Scan the entries for lines with the word "default" and copy those lines.

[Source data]
..............................
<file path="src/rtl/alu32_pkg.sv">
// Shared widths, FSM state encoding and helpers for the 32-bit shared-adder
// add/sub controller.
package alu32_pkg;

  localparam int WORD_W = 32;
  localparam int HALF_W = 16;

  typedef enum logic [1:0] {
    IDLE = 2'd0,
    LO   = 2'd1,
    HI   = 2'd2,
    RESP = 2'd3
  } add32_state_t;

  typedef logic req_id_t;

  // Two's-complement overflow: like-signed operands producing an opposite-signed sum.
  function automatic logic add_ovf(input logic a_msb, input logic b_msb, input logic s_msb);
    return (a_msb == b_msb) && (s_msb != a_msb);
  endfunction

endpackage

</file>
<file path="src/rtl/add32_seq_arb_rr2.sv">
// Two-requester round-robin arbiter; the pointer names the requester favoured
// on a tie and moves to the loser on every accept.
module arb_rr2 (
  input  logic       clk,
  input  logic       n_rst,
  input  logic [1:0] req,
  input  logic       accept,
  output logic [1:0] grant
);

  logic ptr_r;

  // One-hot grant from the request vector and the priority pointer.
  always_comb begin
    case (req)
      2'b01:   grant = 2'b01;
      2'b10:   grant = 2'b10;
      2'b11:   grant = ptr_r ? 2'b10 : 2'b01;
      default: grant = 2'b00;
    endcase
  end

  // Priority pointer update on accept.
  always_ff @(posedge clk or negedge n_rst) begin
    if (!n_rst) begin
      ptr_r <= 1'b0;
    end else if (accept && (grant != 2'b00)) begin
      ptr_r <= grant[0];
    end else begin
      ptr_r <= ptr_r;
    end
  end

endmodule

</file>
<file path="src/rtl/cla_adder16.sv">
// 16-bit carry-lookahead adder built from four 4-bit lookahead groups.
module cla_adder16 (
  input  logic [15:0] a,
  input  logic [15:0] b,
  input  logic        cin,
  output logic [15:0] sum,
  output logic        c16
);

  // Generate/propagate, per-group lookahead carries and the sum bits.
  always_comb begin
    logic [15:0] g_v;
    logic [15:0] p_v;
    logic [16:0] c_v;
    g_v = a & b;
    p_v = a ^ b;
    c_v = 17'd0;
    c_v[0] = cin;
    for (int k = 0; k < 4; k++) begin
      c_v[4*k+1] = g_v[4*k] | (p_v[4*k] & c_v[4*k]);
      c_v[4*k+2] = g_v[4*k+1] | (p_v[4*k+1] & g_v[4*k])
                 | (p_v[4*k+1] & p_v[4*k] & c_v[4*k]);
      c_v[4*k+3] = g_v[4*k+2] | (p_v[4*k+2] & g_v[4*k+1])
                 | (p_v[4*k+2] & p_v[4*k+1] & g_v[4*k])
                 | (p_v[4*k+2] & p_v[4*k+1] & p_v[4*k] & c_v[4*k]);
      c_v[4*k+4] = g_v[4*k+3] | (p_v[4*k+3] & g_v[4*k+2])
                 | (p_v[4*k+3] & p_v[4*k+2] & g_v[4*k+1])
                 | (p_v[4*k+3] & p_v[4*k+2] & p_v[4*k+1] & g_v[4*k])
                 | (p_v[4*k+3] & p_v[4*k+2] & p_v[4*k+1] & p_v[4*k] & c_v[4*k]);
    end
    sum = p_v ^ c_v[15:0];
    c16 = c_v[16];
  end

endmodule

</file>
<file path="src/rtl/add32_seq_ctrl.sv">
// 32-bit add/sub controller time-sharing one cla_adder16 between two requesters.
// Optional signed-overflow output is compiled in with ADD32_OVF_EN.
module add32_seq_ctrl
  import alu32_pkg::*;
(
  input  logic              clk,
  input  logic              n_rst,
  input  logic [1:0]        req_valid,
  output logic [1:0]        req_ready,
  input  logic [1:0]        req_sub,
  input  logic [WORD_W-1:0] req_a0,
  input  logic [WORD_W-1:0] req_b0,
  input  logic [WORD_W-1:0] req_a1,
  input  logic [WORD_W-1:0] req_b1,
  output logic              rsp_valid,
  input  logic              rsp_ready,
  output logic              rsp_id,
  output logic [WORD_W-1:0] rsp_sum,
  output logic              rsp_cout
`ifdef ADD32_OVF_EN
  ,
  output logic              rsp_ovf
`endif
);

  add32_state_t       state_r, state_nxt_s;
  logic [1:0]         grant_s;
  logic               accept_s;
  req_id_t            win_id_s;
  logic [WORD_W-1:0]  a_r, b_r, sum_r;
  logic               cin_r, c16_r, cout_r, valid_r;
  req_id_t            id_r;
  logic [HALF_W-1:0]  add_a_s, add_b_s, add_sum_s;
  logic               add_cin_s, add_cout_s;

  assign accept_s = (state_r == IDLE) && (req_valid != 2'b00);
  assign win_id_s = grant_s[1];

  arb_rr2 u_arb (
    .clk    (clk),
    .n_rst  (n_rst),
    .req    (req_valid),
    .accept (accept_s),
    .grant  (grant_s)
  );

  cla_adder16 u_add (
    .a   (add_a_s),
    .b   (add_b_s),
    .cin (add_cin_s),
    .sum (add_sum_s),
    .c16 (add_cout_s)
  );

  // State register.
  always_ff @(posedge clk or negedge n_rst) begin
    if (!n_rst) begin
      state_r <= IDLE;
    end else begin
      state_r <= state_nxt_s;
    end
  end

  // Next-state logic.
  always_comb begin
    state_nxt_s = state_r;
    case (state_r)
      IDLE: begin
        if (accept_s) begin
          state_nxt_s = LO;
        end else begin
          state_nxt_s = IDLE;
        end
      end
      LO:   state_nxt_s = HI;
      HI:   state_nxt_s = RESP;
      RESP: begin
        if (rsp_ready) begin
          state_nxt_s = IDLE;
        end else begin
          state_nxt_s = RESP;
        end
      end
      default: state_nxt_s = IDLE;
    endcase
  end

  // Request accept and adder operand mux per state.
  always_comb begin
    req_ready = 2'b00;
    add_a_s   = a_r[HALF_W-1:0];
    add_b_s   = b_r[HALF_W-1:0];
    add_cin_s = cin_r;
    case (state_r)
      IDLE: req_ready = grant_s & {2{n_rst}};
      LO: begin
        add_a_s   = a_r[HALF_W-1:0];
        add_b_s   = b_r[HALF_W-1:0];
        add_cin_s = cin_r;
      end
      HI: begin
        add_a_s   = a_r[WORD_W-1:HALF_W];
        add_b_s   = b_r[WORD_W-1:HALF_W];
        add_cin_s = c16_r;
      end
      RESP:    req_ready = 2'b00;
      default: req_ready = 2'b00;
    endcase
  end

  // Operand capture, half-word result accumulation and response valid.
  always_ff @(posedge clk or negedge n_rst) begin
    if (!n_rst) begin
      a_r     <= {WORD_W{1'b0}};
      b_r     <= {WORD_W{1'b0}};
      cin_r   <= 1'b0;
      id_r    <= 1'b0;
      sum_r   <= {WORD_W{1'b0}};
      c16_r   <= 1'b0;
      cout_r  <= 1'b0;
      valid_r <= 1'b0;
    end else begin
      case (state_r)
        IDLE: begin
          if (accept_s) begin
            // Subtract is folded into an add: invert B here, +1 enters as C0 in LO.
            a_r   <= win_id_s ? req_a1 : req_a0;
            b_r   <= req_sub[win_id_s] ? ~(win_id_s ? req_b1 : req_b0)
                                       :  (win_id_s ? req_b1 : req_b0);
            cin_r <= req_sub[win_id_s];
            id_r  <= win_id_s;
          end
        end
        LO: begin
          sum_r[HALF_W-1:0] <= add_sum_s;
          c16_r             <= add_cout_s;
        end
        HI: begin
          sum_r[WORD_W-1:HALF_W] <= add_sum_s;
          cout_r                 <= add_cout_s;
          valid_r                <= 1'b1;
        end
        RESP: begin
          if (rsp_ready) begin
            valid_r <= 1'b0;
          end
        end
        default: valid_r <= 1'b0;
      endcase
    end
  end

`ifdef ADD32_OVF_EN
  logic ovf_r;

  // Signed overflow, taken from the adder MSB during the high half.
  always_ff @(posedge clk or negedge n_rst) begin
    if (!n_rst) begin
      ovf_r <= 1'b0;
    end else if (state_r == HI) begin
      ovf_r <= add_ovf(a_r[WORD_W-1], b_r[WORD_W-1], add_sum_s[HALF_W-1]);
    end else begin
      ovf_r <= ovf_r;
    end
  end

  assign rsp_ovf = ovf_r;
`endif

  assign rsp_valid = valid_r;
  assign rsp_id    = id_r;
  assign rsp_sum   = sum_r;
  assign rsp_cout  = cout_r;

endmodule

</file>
..............................
*Written solution*.
      default: grant = 2'b00;
      default: state_nxt_s = IDLE;
      default: req_ready = 2'b00;
        default: valid_r <= 1'b0;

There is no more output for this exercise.